Railway station in Kawasaki, Kanagawa Prefecture, Japan

Motosumiyoshi Station (元住吉駅, Motosumiyoshi-eki) is a junction passenger railway station located in Nakahara-ku, Kawasaki, Kanagawa Prefecture, Japan, operated by the private railway company Tokyu Corporation.

==Lines==
Motosumiyoshi Station is served by the Tōkyū Tōyoko Line and is 12.1 kilometers from the starting point of the line at Shibuya. It is also served by the Tōkyū Meguro Line and is 10.4 kilometers from the terminus of that line at Meguro. Due to its proximity to a train depot for these lines, some early morning and late night trains come in and out of service from this station.

==Station layout==
The station is composed of two island platforms and six tracks. The outermost tracks, 1 and 6, are for through passage of express traffic on the Toyoko Line.

===Platforms===

| For Passing | ■ Tōyoko Line | Used for express services or faster |
| 2 | ■ Toyoko Line | Hiyoshi・Kikuna・Yokohama ・Minatomirai ・ Motomachi-Chūkagai |
| 3 | ■ Meguro Line | Hiyoshi |
| 4 | ■ Meguro Line | Musashi-kosugi ・ Ōokayama ・ Meguro (Tokyo Metro Namboku Line) Akabane-Iwabuchi, (Saitama Rapid Railway Line) Urawa-Misono (Toei Mita Line) Nishi-Takashimadaira |
| 5 | ■ Tōyoko Line | Musashi-kosugi ・ Jiyūgaoka ・Shibuya・ Tokyo Metro Fukutoshin Line for Kotake-Mukaihara and Wakōshi |
| For Passing | ■ Toyoko Line | Used for express services or faster |

==History==
Motosumiyoshi Station opened as one of the original Tōyoko Line stations on February 14, 1926. The station was rebuilt as an underground station (ticket gates were underground and platforms were on the ground) in 1963, but was totally reconstructed in 2006 as an elevated above-ground station.

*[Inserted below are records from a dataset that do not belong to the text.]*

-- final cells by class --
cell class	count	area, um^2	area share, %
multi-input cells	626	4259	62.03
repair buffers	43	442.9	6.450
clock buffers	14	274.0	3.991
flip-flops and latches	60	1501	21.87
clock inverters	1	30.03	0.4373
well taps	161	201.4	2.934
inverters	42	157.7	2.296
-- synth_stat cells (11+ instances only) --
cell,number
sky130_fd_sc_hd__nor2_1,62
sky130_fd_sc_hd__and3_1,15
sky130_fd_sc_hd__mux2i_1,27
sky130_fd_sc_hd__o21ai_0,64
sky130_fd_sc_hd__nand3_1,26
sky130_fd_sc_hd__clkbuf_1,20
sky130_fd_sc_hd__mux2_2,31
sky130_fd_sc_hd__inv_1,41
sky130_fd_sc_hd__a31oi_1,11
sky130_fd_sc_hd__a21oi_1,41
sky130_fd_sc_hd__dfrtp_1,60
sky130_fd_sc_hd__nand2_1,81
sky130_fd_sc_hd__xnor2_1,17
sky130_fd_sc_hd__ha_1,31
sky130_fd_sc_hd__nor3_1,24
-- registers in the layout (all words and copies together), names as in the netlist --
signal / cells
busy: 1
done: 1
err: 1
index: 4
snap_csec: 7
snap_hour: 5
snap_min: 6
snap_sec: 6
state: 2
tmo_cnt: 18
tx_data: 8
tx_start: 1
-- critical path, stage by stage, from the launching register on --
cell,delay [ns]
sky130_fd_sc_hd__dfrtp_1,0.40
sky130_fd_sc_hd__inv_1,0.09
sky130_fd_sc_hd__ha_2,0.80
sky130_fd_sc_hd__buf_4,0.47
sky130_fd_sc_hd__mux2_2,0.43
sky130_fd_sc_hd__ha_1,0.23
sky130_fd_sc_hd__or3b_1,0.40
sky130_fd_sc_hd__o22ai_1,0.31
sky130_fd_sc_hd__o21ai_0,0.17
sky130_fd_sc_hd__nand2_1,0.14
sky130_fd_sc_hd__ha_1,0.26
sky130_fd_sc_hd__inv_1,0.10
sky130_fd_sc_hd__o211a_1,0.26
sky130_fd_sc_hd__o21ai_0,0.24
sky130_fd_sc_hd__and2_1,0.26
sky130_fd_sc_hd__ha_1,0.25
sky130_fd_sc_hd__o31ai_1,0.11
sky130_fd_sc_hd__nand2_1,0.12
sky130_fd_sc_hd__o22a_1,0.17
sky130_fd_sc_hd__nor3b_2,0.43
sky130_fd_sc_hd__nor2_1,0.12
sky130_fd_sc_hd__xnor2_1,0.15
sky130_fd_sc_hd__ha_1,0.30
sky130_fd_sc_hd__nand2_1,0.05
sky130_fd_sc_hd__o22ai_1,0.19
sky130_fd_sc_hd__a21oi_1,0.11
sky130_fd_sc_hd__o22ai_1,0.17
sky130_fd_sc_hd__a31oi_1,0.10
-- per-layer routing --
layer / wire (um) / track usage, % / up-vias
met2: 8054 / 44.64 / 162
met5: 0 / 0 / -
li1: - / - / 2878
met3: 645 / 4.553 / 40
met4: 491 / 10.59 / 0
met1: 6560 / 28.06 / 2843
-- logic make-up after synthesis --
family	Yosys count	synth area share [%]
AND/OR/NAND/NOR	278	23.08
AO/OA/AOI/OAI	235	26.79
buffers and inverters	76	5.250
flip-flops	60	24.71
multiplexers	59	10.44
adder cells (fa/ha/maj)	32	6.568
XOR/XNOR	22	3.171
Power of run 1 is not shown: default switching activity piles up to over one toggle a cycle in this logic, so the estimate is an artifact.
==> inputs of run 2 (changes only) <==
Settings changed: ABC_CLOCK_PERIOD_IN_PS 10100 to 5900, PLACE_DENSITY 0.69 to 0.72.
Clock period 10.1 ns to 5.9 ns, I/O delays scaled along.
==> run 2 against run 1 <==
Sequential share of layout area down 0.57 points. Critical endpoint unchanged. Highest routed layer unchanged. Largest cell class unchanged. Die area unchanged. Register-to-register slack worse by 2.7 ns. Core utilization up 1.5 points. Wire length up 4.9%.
==> config.mk <==
export PLATFORM = sky130hd
export DESIGN_NAME = ps2_device_tx
export DESIGN_NICKNAME = d
export VERILOG_FILES = /design/src/rtl/ps2_pkg.sv /design/src/rtl/ps2_tx_fifo.sv /design/src/rtl/ps2_device_tx.sv
export SDC_FILE = /design/constraint.sdc
export NUM_CORES = 1
export LEC_CHECK = 0
export ABC_AREA = 1
export CORE_MARGIN = 2
export CORE_UTILIZATION = 40
export CTS_CLUSTER_DIAMETER = 200
export DETAILED_ROUTE_END_ITERATION = 10
export GPL_ROUTABILITY_DRIVEN = 0
export HOLD_SLACK_MARGIN = 0.15
export SYNTH_ARGS = -nofsm -noshare
export SYNTH_HDL_FRONTEND = slang
export SYNTH_HIERARCHICAL = 1
export SYNTH_SLANG_ARGS = --single-unit
export TNS_END_PERCENT = 20
==> constraint.sdc <==
create_clock -name clk -period 3.22 [get_ports clk]
set_input_delay 0.322 -clock clk [delete_from_list [all_inputs] [get_ports clk]]
set_output_delay 0.322 -clock clk [all_outputs]
set_load 0.02 [all_outputs]
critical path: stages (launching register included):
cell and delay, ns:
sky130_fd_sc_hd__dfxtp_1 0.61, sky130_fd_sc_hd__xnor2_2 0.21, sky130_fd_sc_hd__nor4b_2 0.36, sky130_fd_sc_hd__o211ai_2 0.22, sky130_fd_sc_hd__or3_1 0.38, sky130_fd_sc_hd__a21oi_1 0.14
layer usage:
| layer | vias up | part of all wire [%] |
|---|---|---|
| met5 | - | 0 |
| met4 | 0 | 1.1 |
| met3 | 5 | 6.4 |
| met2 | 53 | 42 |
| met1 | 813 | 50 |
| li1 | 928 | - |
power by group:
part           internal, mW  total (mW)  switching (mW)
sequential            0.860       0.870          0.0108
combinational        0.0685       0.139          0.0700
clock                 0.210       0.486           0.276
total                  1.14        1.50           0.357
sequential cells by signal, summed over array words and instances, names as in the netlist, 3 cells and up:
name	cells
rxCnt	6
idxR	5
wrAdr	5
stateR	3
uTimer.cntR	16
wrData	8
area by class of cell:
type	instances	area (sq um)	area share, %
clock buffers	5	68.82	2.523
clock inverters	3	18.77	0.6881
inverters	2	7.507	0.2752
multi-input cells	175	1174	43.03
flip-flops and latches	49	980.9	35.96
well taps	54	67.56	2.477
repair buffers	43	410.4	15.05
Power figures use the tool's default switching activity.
## config.mk

```make
export PLATFORM = sky130hd
export DESIGN_NAME = usb_rx_data_seq
export DESIGN_NICKNAME = d
export VERILOG_FILES = /design/src/rtl/usb_rx_data_seq.sv
export SDC_FILE = /design/constraint.sdc
export NUM_CORES = 1
export LEC_CHECK = 0
export CORE_UTILIZATION = 55
export CTS_CLUSTER_DIAMETER = 200
export CTS_CLUSTER_SIZE = 25
export DETAILED_ROUTE_END_ITERATION = 7
export HOLD_SLACK_MARGIN = 0.03
export PLACE_DENSITY = 0.85
export SLEW_MARGIN = 10
export SYNTH_ARGS = -nofsm -noshare
export SYNTH_HDL_FRONTEND = slang
export SYNTH_SLANG_ARGS = --single-unit
```

## constraint.sdc

```tcl
create_clock -name clk -period 4.7 [get_ports clk]
set_input_delay 0.94 -clock clk [delete_from_list [all_inputs] [get_ports clk]]
set_output_delay 0.94 -clock clk [all_outputs]
set_load 0.02 [all_outputs]
```
[src/rtl/pol_rd_arb.sv]
// pol_rd_arb
// Shares the single GLB pooling-read port among POOL_CORE pooling cores.
// Each cycle one requesting core is picked round-robin and its address is
// forwarded to the GLB. The winner's index is pushed into a tag FIFO so
// that GLB responses, which come back in order, are steered to the core
// that issued the matching address.
//
// Ports
//   clk              clock
//   rst_n            asynchronous reset, active-high (1 = in reset)
//   POLARB_Rst       synchronous clear of the tag FIFO and rr pointer
//   PLCARB_AddrVld   per-core address request
//   PLCARB_Addr      per-core address, core i at [IDX_WIDTH*i +: IDX_WIDTH]
//   ARBPLC_AddrRdy   per-core accept, one-hot at the current winner
//   ARBGLB_AddrVld   address valid towards the GLB
//   ARBGLB_Addr      granted address (0 when nothing is requested)
//   GLBARB_AddrRdy   GLB accepts the address
//   GLBARB_Ofm       OFM word returned by the GLB
//   GLBARB_OfmVld    returned word valid
//   ARBGLB_OfmRdy    block accepts the returned word
//   ARBPLC_Ofm       returned word broadcast to all cores
//   ARBPLC_OfmVld    one-hot valid to the core owning the head tag
//   PLCARB_OfmRdy    per-core ready for returned words
//   ARBPOL_Idle      no reads outstanding
module pol_rd_arb #(
  parameter int POOL_CORE      = 6,
  parameter int IDX_WIDTH      = 10,
  parameter int ACT_WIDTH      = 8,
  parameter int POOL_COMP_CORE = 64,
  parameter int MAX_OUTSTD     = 4
) (
  input  logic                                clk,
  input  logic                                rst_n,
  input  logic                                POLARB_Rst,
  input  logic [POOL_CORE-1:0]                PLCARB_AddrVld,
  input  logic [IDX_WIDTH*POOL_CORE-1:0]      PLCARB_Addr,
  output logic [POOL_CORE-1:0]                ARBPLC_AddrRdy,
  output logic                                ARBGLB_AddrVld,
  output logic [IDX_WIDTH-1:0]                ARBGLB_Addr,
  input  logic                                GLBARB_AddrRdy,
  input  logic [ACT_WIDTH*POOL_COMP_CORE-1:0] GLBARB_Ofm,
  input  logic                                GLBARB_OfmVld,
  output logic                                ARBGLB_OfmRdy,
  output logic [ACT_WIDTH*POOL_COMP_CORE-1:0] ARBPLC_Ofm,
  output logic [POOL_CORE-1:0]                ARBPLC_OfmVld,
  input  logic [POOL_CORE-1:0]                PLCARB_OfmRdy,
  output logic                                ARBPOL_Idle
);

  localparam int PTR_W   = $clog2(POOL_CORE);
  localparam int FIFO_AW = $clog2(MAX_OUTSTD);
  localparam int CNT_W   = FIFO_AW + 1;

  localparam logic [PTR_W:0]   NCORE    = (PTR_W+1)'(POOL_CORE);
  localparam logic [PTR_W-1:0] LASTCORE = PTR_W'(POOL_CORE - 1);
  localparam logic [CNT_W-1:0] FULLCNT  = CNT_W'(MAX_OUTSTD);

  logic [PTR_W-1:0]   rrPtr;
  logic [PTR_W-1:0]   tagMem [MAX_OUTSTD];
  logic [FIFO_AW-1:0] wrPtr;
  logic [FIFO_AW-1:0] rdPtr;
  logic [CNT_W-1:0]   count;

  logic               full;
  logic               empty;
  logic               anyReq;
  logic [PTR_W-1:0]   winIdx;
  logic [PTR_W:0]     cand;
  logic [PTR_W-1:0]   head;
  logic               push;
  logic               pop;

  assign full  = (count == FULLCNT);
  assign empty = (count == '0);
  assign head  = tagMem[rdPtr];

  // Round-robin search starting at rrPtr. cand is one bit wider than the
  // index so rrPtr+k can be folded back below POOL_CORE with one subtract,
  // which also works when POOL_CORE is not a power of two.
  always_comb begin
    anyReq = 1'b0;
    winIdx = '0;
    cand   = '0;
    for (int k = 0; k < POOL_CORE; k++) begin
      cand = {1'b0, rrPtr} + (PTR_W+1)'(k);
      if (cand >= NCORE) begin
        cand = cand - NCORE;
      end
      if (!anyReq && PLCARB_AddrVld[cand[PTR_W-1:0]]) begin
        anyReq = 1'b1;
        winIdx = cand[PTR_W-1:0];
      end
    end
  end

  // Address mux and per-core accept.
  always_comb begin
    ARBGLB_Addr    = '0;
    ARBPLC_AddrRdy = '0;
    for (int i = 0; i < POOL_CORE; i++) begin
      if (anyReq && (winIdx == PTR_W'(i))) begin
        ARBGLB_Addr       = PLCARB_Addr[i*IDX_WIDTH +: IDX_WIDTH];
        ARBPLC_AddrRdy[i] = GLBARB_AddrRdy & ~full;
      end
    end
  end

  assign ARBGLB_AddrVld = anyReq & ~full;

  // Response steering: the word goes to whichever core owns the oldest tag.
  always_comb begin
    ARBPLC_OfmVld = '0;
    if (GLBARB_OfmVld && !empty) begin
      ARBPLC_OfmVld[head] = 1'b1;
    end
  end

  assign ARBPLC_Ofm    = GLBARB_Ofm;
  assign ARBGLB_OfmRdy = ~empty & PLCARB_OfmRdy[head];
  assign ARBPOL_Idle   = empty;

  // ARBGLB_AddrVld already carries !full, so a pop in the same cycle can
  // never open a slot for a push; the freed slot is usable one cycle later.
  assign push = ARBGLB_AddrVld & GLBARB_AddrRdy;
  assign pop  = GLBARB_OfmVld & ARBGLB_OfmRdy;

  always_ff @(posedge clk or posedge rst_n) begin
    if (rst_n) begin
      rrPtr <= '0;
      wrPtr <= '0;
      rdPtr <= '0;
      count <= '0;
      for (int i = 0; i < MAX_OUTSTD; i++) begin
        tagMem[i] <= '0;
      end
    end else if (POLARB_Rst) begin
      rrPtr <= '0;
      wrPtr <= '0;
      rdPtr <= '0;
      count <= '0;
    end else begin
      if (push) begin
        tagMem[wrPtr] <= winIdx;
        wrPtr         <= wrPtr + FIFO_AW'(1);
        rrPtr         <= (winIdx == LASTCORE) ? '0 : winIdx + PTR_W'(1);
      end
      if (pop) begin
        rdPtr <= rdPtr + FIFO_AW'(1);
      end
      case ({push, pop})
        2'b10:   count <= count + CNT_W'(1);
        2'b01:   count <= count - CNT_W'(1);
        default: count <= count;
      endcase
    end
  end

endmodule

On February 15, 2014, at around 12:30 a.m., two Tōyoko Line trains collided on the Yokohama-bound track at the station. 19 passengers were lightly injured in the accident. The cause of the accident was supposedly the heavy snow that resulted in lack of braking force.

==Passenger statistics==
In fiscal 2019, the station was used by an average of 67,853 passengers daily.

The daily average passenger figures for previous years are as shown below.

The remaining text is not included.